▸ **Work to be completed**: Copy each line below without leaving any out.

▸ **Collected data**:

<file path="config.mk">
export PLATFORM = sky130hd
export DESIGN_NAME = sasu_ctrl
export DESIGN_NICKNAME = d
export VERILOG_FILES = /design/src/sv/sasu_pkg.sv /design/src/sv/sasu_ctrl.sv
export SDC_FILE = /design/constraint.sdc
export NUM_CORES = 1
export LEC_CHECK = 0
export BUFFER_PORTS_ARGS = -buffer_cell sky130_fd_sc_hd__buf_2
export CORE_UTILIZATION = 40
export DETAILED_ROUTE_END_ITERATION = 7
export PLACE_DENSITY = 0.66
export SKIP_LAST_GASP = 1
export SLEW_MARGIN = 30
export SYNTH_ARGS = -nofsm -noshare
export SYNTH_HDL_FRONTEND = slang
export SYNTH_SLANG_ARGS = --single-unit
</file>
<file path="constraint.sdc">
create_clock -name i_clk -period 1.8 [get_ports i_clk]
set_input_delay 0.18 -clock i_clk [delete_from_list [all_inputs] [get_ports i_clk]]
set_output_delay 0.18 -clock i_clk [all_outputs]
set_load 0.01 [all_outputs]
</file>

▸ **Solution to this problem**:
<file path="config.mk">
export PLATFORM = sky130hd
export DESIGN_NAME = sasu_ctrl
export DESIGN_NICKNAME = d
export VERILOG_FILES = /design/src/sv/sasu_pkg.sv /design/src/sv/sasu_ctrl.sv
export SDC_FILE = /design/constraint.sdc
export NUM_CORES = 1
export LEC_CHECK = 0
export BUFFER_PORTS_ARGS = -buffer_cell sky130_fd_sc_hd__buf_2
export CORE_UTILIZATION = 40
export DETAILED_ROUTE_END_ITERATION = 7
export PLACE_DENSITY = 0.66
export SKIP_LAST_GASP = 1
export SLEW_MARGIN = 30
export SYNTH_ARGS = -nofsm -noshare
export SYNTH_HDL_FRONTEND = slang
export SYNTH_SLANG_ARGS = --single-unit
</file>
<file path="constraint.sdc">
create_clock -name i_clk -period 1.8 [get_ports i_clk]
set_input_delay 0.18 -clock i_clk [delete_from_list [all_inputs] [get_ports i_clk]]
set_output_delay 0.18 -clock i_clk [all_outputs]
set_load 0.01 [all_outputs]
</file>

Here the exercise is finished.